Let me be up front. I pretty much default to Hippy mode when I'm with groups of people. I just love the journey so much, that I'm tempted to forget the destination. I think people in my homegroup have a great and memorable time, but I need to make sure that I have planned, prepared and have firmly fixed in my mind where we need to get to as we open God's word together.

Because, as I have written here, the key purpose of a home group is that we encourage one another with the Word of Christ. When we look at a passage of Scripture, it is God speaking to us - and he has something very important to tell us. It's important for us as leaders to be committed to that, because our social culture is pushing in exactly the opposite direction. Our culture values the  expressing of opinions and ideas and  does not like saying anybody is wrong - especially in matters of morality and spirituality.

But genuine Christian believers are committed to the truth of the Bible as God's Word. This is the only genuinely Christian position, because our master Jesus was committed to that too -  and a servant is not above his master. John 13:16. So we are committed to the belief that the truth of Scripture is objective. It is not about "what it means to me", but "what it means."[full stop]

That's why the Proverb of the title is so important for you, and for my fellow hippies in particular, as we lead a homegroup. Our job in preparation is to come to a conclusion about the main thing that the passage is saying, and to build our discussion, questions, and programme for the evening around the main thing. The main thing is the destination of our time together. Because it is what God is saying to us right now from the part of scripture we are looking at.

Hippy homegroup leaders may start with a destination in mind - albeit a vague one. But as we set out on the highway in our minibus to visit the doctor, we are intrigued by a sign that says "Museum of curiosities 5 miles" and turn off the road. And after spending some time there, we see a sign for "The world's best Cajun restaurant, 3 miles" and slide off in that direction for a while. And then we stop by a lake because it has a beautiful view, and we watch the sun set together. We had a great time. But we never made it to the doctor, and our problems remain un-diagnosed, un-treated and unresolved.
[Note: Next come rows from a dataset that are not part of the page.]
===== config.mk =====
export PLATFORM = sky130hd
export DESIGN_NAME = fetch_unit
export DESIGN_NICKNAME = d
export VERILOG_FILES = /design/src/rtl/fetch_unit.sv
export SDC_FILE = /design/constraint.sdc
export NUM_CORES = 1
export LEC_CHECK = 0
export CAP_MARGIN = 0
export CORE_MARGIN = 1.5
export CORE_UTILIZATION = 47
export CTS_BUF_LIST = sky130_fd_sc_hd__clkbuf_4 sky130_fd_sc_hd__clkbuf_8 sky130_fd_sc_hd__clkbuf_16
export CTS_CLUSTER_SIZE = 10
export DETAILED_ROUTE_END_ITERATION = 8
export PLACE_DENSITY = 0.82
export SLEW_MARGIN = 20
export SYNTH_ARGS = -nofsm -noshare
export SYNTH_HDL_FRONTEND = slang
export SYNTH_SLANG_ARGS = --single-unit

===== constraint.sdc =====
create_clock -name clk -period 3.5 [get_ports clk]
set_input_delay 0.35 -clock clk [delete_from_list [all_inputs] [get_ports clk]]
set_output_delay 0.35 -clock clk [all_outputs]
set_load 0.02 [all_outputs]

===== src/rtl/fetch_unit.sv =====
// Instruction fetch unit: owns the PC and instruction register. It issues
// instruction-memory reads through an IDLE/REQ/DONE handshake and applies
// jump/branch redirects. A redirect that arrives while a fetch is in flight
// is held in a one-entry pending register and used at the next ack instead
// of pc+4. A fetch with no ack is aborted after TIMEOUT request cycles, and
// this sets a sticky fault flag.
module fetch_unit #(
    parameter logic [31:0] RESET_PC = 32'h0000_0000,
    parameter int          TIMEOUT  = 16
) (
    input  logic        clk,
    input  logic        rst,
    input  logic        fetch_en,
    input  logic        jump_flag,
    input  logic        branch_flag,
    input  logic        alu_zero,
    input  logic [31:0] branch_target,
    output logic        imem_req,
    output logic [31:0] imem_addr,
    input  logic [31:0] imem_rdata,
    input  logic        imem_ack,
    output logic [31:0] ir,
    output logic [5:0]  opcode,
    output logic [5:0]  funct,
    output logic [31:0] pc,
    output logic [31:0] pc_plus4,
    output logic        ir_valid,
    output logic        busy,
    output logic        fault
);

    typedef enum logic [1:0] {IDLE, REQ, DONE} state_t;

    localparam logic [1:0] PEND_NONE   = 2'd0;
    localparam logic [1:0] PEND_JUMP   = 2'd1;
    localparam logic [1:0] PEND_BRANCH = 2'd2;
    localparam logic [7:0] WAIT_LAST   = 8'(TIMEOUT - 1);

    state_t      state_reg;
    logic [31:0] pc_reg;
    logic [31:0] ir_reg;
    logic [7:0]  wait_cnt_reg;
    logic        fault_reg;
    logic        imem_req_reg;
    logic        ir_valid_reg;
    logic        busy_reg;
    logic [1:0]  pend_type_reg;
    logic [29:0] pend_tgt_reg;

    logic        br_taken;
    logic        redirect_now;
    logic [1:0]  new_type;
    logic [29:0] new_tgt;
    logic [1:0]  eff_type;
    logic [29:0] eff_tgt;
    logic [31:0] jump_pc;
    logic [31:0] branch_pc;
    logic [31:0] ack_pc;

    assign br_taken     = branch_flag & alu_zero;
    assign redirect_now = jump_flag | br_taken;
    assign jump_pc      = {pc_reg[31:28], ir_reg[25:0], 2'b00};
    assign branch_pc    = {branch_target[31:2], 2'b00};

    // Incoming redirect encoded as a pending entry; jump beats a taken branch.
    // A jump stores the 26-bit field of the current ir, a branch stores the word address.
    assign new_type = jump_flag ? PEND_JUMP : (br_taken ? PEND_BRANCH : PEND_NONE);
    assign new_tgt  = jump_flag ? {4'b0000, ir_reg[25:0]} : branch_target[31:2];

    // A redirect that coincides with the ack is the newest one, so it overrides the pending entry.
    assign eff_type = redirect_now ? new_type : pend_type_reg;
    assign eff_tgt  = redirect_now ? new_tgt  : pend_tgt_reg;

    // Next PC at ack, in priority order: pending jump, pending branch, then sequential (wraps mod 2^32).
    always_comb begin
        ack_pc = pc_reg + 32'd4;
        if (eff_type == PEND_JUMP)
            ack_pc = {pc_reg[31:28], eff_tgt[25:0], 2'b00};
        else if (eff_type == PEND_BRANCH)
            ack_pc = {eff_tgt, 2'b00};
    end

    // Fetch FSM: one block holds all state and the registered handshake outputs.
    always_ff @(posedge clk or posedge rst) begin
        if (rst) begin
            state_reg     <= IDLE;
            pc_reg        <= RESET_PC;
            ir_reg        <= 32'h0;
            wait_cnt_reg  <= 8'h0;
            fault_reg     <= 1'b0;
            imem_req_reg  <= 1'b0;
            ir_valid_reg  <= 1'b0;
            busy_reg      <= 1'b0;
            pend_type_reg <= PEND_NONE;
            pend_tgt_reg  <= 30'h0;
        end else begin
            case (state_reg)
                IDLE: begin
                    // The redirect is applied in this cycle, so a fetch that starts now reads the redirected pc.
                    if (jump_flag)
                        pc_reg <= jump_pc;
                    else if (br_taken)
                        pc_reg <= branch_pc;
                    if (fetch_en && !fault_reg) begin
                        state_reg    <= REQ;
                        imem_req_reg <= 1'b1;
                        busy_reg     <= 1'b1;
                        wait_cnt_reg <= 8'h0;
                    end
                end
                REQ: begin
                    if (imem_ack) begin
                        ir_reg        <= imem_rdata;
                        pc_reg        <= ack_pc;
                        pend_type_reg <= PEND_NONE;
                        wait_cnt_reg  <= 8'h0;
                        imem_req_reg  <= 1'b0;
                        ir_valid_reg  <= 1'b1;
                        state_reg     <= DONE;
                    end else if (wait_cnt_reg == WAIT_LAST) begin
                        // Abort: pc, ir and the pending entry keep their values.
                        wait_cnt_reg <= 8'h0;
                        imem_req_reg <= 1'b0;
                        busy_reg     <= 1'b0;
                        fault_reg    <= 1'b1;
                        state_reg    <= IDLE;
                    end else begin
                        wait_cnt_reg <= wait_cnt_reg + 8'd1;
                        if (redirect_now) begin
                            pend_type_reg <= new_type;
                            pend_tgt_reg  <= new_tgt;
                        end
                    end
                end
                DONE: begin
                    ir_valid_reg <= 1'b0;
                    busy_reg     <= 1'b0;
                    state_reg    <= IDLE;
                    if (redirect_now) begin
                        pend_type_reg <= new_type;
                        pend_tgt_reg  <= new_tgt;
                    end
                end
                default: begin
                    state_reg    <= IDLE;
                    imem_req_reg <= 1'b0;
                    ir_valid_reg <= 1'b0;
                    busy_reg     <= 1'b0;
                end
            endcase
        end
    end

    assign imem_req  = imem_req_reg;
    assign imem_addr = pc_reg;
    assign ir        = ir_reg;
    assign opcode    = ir_reg[31:26];
    assign funct     = ir_reg[5:0];
    assign pc        = pc_reg;
    assign pc_plus4  = pc_reg + 32'd4;
    assign ir_valid  = ir_valid_reg;
    assign busy      = busy_reg;
    assign fault     = fault_reg;

endmodule


==> metrics.md, run 1 <==
| Metric | Value |
|---|---|
| Antenna violations before repair | 0 |
| Vias in the first global route | 5,782 |
| First-pass GRT wire length | 30,400 um |
| Wire per inst | 19.0 um |
| Clock Latency Late Sink | 0.35 ns |
| Max frequency | 294 MHz |
| Most frequent cells in the layout | 205 x clkdlybuf4s50_1, 108 x dfrtp_1, 58 x nand2_1, 48 x a21oi_1, 45 x o21ai_0 |
| Crit-path max cell delay | 0.69 ns |
| Post-synthesis sequential area ratio | 42.0% |
| Post-route clock period utilization | 97.2% |
| Area post-placement | 8340 um^2 |
| Clock Skew | 0.00955 ns |
| Setup WS post-layout | 0.0976 ns |
| Port bufs | 206 |
| Max-cap viol count | 0 |
| Mapped Avg Cell Area | 9.66 um^2 |
| Worst EP arrival | 3.05 ns |
| Gate Count Post-Synth | 666 |
| RSZ-0062 raised after global routing | no |
| Total length of routed wires | 19,000 um |
| Status | finished, final reports clean |
| Prevailing post-synth register cell | dfrtp_1 |
| Post-CTS Repair Setup Buffers | 0 |
| P_int | 4.86 mW |
| Total GRT Usage | 26.5% |
| Crit Path Max Fanout | 10 |
| Die Footprint | 14,400 um^2 |
| Initial core utilization | 48.4% |
| Largest net degree at the start of global routing | 62 |
| Std-Cell Rows | 42 |
| CTS tree | yes |
| Setup TNS | 0 ns |
| DP Worst Slack | 0.517 ns |
| CTS clock-pin slew for the worst setup and hold paths | 0.07 ns |
| Worst slew margin | 37.4% |
| Drt first pass iters | 6 |
| CTS Sinks | 108 |
| Peak supply drop | 0.500 mV |
| H-tree depth | 3 |
| Die H | 120 um |
| Synth Warn # | 0 |
| GR Util met2 | 42.5% |
| Post-DP HPWL | 14,200 um |
| GPL Wtd Cong | 0.897 |
| Vias/cell | 5.96 |
| Met1 usage | 36.2% |
| Yosys reg bits | 108 |
| Clock power frac | 12.1% |
| Count of final hold-check violations | 0 |
| GRT Max-Usage Layer | met2 |
| # nets final | 894 |
| Ys async rst share | 100% |
| Post-detailed-route count of antenna-violating nets | 0 |
| Distinct cells, synth | 68 |
| Tmin final | 3.40 ns |
| Hold Path Depth | 1 |
| Critical path capture point type | output pin |
| Number of instances in the placed design | 986 |
| Final setup viols | 0 |
| Met3 usage | 3.99% |
| TritonCTS buffer count | 9 |
| Commonest non-fill, non-tap cell in the layout | clkdlybuf4s50_1 |
| Slew @ Worst Pin | 0.935 ns |
| CORE AREA | 13,300 um^2 |
| Routed via count | 5,965 |
| Crit-path slowest cell | clkdlybuf4s50_1 |
| Hold WC Path Type | register to register |
| Register share of total power | 29.5% |
| Filler Cell Count | 1,048 |
| Kind of critical path | register to output pin |
| # IOs | 215 |
| Non-Filler Instances | 1,001 |
| Longest Clk Path Bufs | 2 |
| Setup crit start kind | register |
| Layout cells sized above 1 | 11.6% |
| Post-synth EDFFs | 0 |
| Initial DRC count | 626 |
| Area delta synth->final | 34.5% |
| Max reg flops | 32 |
| Remaining global-route overflow | 0 |
| Pleak | 3.56 nW |
| FF-to-FF path depth | 6 |
| Clk root buf | clkbuf_16 |
| Final instance area | 8660 um^2 |
| Final Slew Violations | 0 |
| Antenna cell count | 0 |
| P_sw | 3.99 mW |
| PwrDens | 1020 nW/um^2 |
| Comb power frac | 58.4% |
| Die width | 120 um |
| Switching share of power | 45.1% |
| Worst-path cell chain | ha_1 -> nand2_1 -> nor4_4 -> nand3_1 -> xnor2_1 -> clkdlybuf4s50_1 |
| Area of the mapped netlist | 6440 um^2 |
| CP Data Required Time | 3.15 ns |
| Drt drc | 0 |
-- stage by stage --
stage,utilization (%),power (mW),hold slack [ns]
5_1_grt,65.1,9.32,0.515
3_5_place_dp,62.8,7.73,0.471
6_report,65.1,8.85,0.485
4_1_cts,65.1,8.82,0.487
2_1_floorplan,-,5.69,0.443
3_3_place_gp,62.8,7.56,0.460
-- critical path: cells and delay by family (launching register included) --
family / cells / cell delay, ns
DFF: 1 / 0.49
buffers and inverters: 1 / 0.69
adders and majority gates: 1 / 0.34
and+or+nand+nor: 3 / 0.84
xor gates and xnor gates: 1 / 0.35
-- cell type report --
| class | instances | area (um^2) | area share, % |
|---|---|---|---|
| multi-input cells | 472 | 3220 | 37.2 |
| well taps | 176 | 220 | 2.54 |
| inverters | 9 | 36.3 | 0.419 |
| clock buffers | 12 | 267 | 3.08 |
| flip-flops and latches | 108 | 2700 | 31.2 |
| clock inverters | 3 | 43.8 | 0.506 |
| repair buffers | 221 | 2170 | 25.1 |
-- cell families after synthesis --
group | share of synthesized area, %
other | 0.0583
xor gates and xnor gates | 4.22
and+or+nand+nor | 16.9
AOI/OAI and AO/OA | 16.5
muxes | 11.5
buffers and inverters | 8.46
DFF | 42.0
adders and majority gates | 0.389
-- power groups by stage --
stage | logic (mW) | clock network [mW] | registers [mW]
6_report | 5.17 | 1.07 | 2.61
5_1_grt | 5.49 | 1.12 | 2.71
4_1_cts | 5.15 | 1.07 | 2.60
3_5_place_dp | 5.12 | 0 | 2.61
3_3_place_gp | 5.02 | 0 | 2.54
2_1_floorplan | 2.86 | 0 | 2.82
-- synthesized netlist by cell type, drive strengths merged (5+ instances only) --
cell      n  area [um^2]
or4       5         45.0
nand2    58          218
nor4     10          108
nand2b    6         37.5
nand3    24          125
buf      66          449
dfrtp   108         2700
nor3     14         96.4
xnor2    18          158
a21o      5         37.5
o21ai    50          250
and3     11         68.8
inv       9         33.8
clkbuf   16         61.3
mux2     40          450
xor2     13          114
nor2     44          165
a22o      7         61.3
nand4    10         77.6
a21oi    50          265
mux2i    29          290
-- routing by layer --
metal,share of wire [%],vias to the layer above
met4,2.4,0
met3,8.8,49
met5,0,-
li1,-,2677
met2,47,380
met1,42,2859
-- final timing paths --
| path | start | end | slack, ns |
|---|---|---|---|
| min reg2reg | ir_valid$_DFFE_PP0P_ | ir_valid$_DFFE_PP0P_ | 0.49 |
| min | ir_valid$_DFFE_PP0P_ | ir_valid$_DFFE_PP0P_ | 0.49 |
| min in group asynchronous | rst | ir_valid$_DFFE_PP0P_ | 0.50 |
| max reg2reg | wait_cnt_reg[4]$_DFFE_PP0P_ | pend_tgt_reg[13]$_DFFE_PP0P_ | 0.82 |
| max in group asynchronous | rst | ir[0]$_DFFE_PP0P_ | 2.18 |
| max | imem_addr[2]$_DFFE_PP0P_ | pc_plus4[20] | 0.1 |
-- timing repair --
action | 4_1_cts | 5_1_grt
hold buffers | 0 | 0
endpoints found under the setup margin | 0 | 1
gates resized for setup | 0 | 1
(Power assumes the default switching activity.)
==> inputs of run 2 (changes only) <==
Settings changed: ABC_CLOCK_PERIOD_IN_PS set to 3500.
==> results of run 2 <==
The final DEF is identical to that of run 1; final timing and power are the same.
==> inputs of run 3 (changes only) <==
Settings changed: TNS_END_PERCENT set to 30.
==> results of run 3 <==
The final DEF is identical to that of run 1; final timing and power are the same.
It can be the same with homegroups. We move from one interesting and absorbing distraction to another, and everyone has a great time. Except we never get to where we were going... If you are on holiday, that doesn't especially matter. But when the destination is hearing something really important that the creator of the universe, your saviour and Lord has to say to you, it is shockingly rude and disrespectful. The main thing is the main thing.


Preparation
Good preparation is always the key here. If you are writing the study yourself, come to a conclusion about the main point, and try to write a summary sentence for what the Bible study is about - your best hit at The Big Idea of the passage.

If you are using a published Bible-study guide, try to choose one that helps you with this. Some studies are just a series of questions that open up the content and logic of the passage, but do not try to focus down onto a single, central idea. The Good Book Guides are a good example of published guides that structure their studies this way.

That's not to say, of course, that you should deny the opportunity to look elsewhere as you work through a passage, and follow some interesting side roads for a while. Nor is it to say that, as you discuss the passage together, you may begin to see that the big idea is a little different from how your first saw it. But the truth is, that if you start without a destination, it is likely that you will end up going nowhere.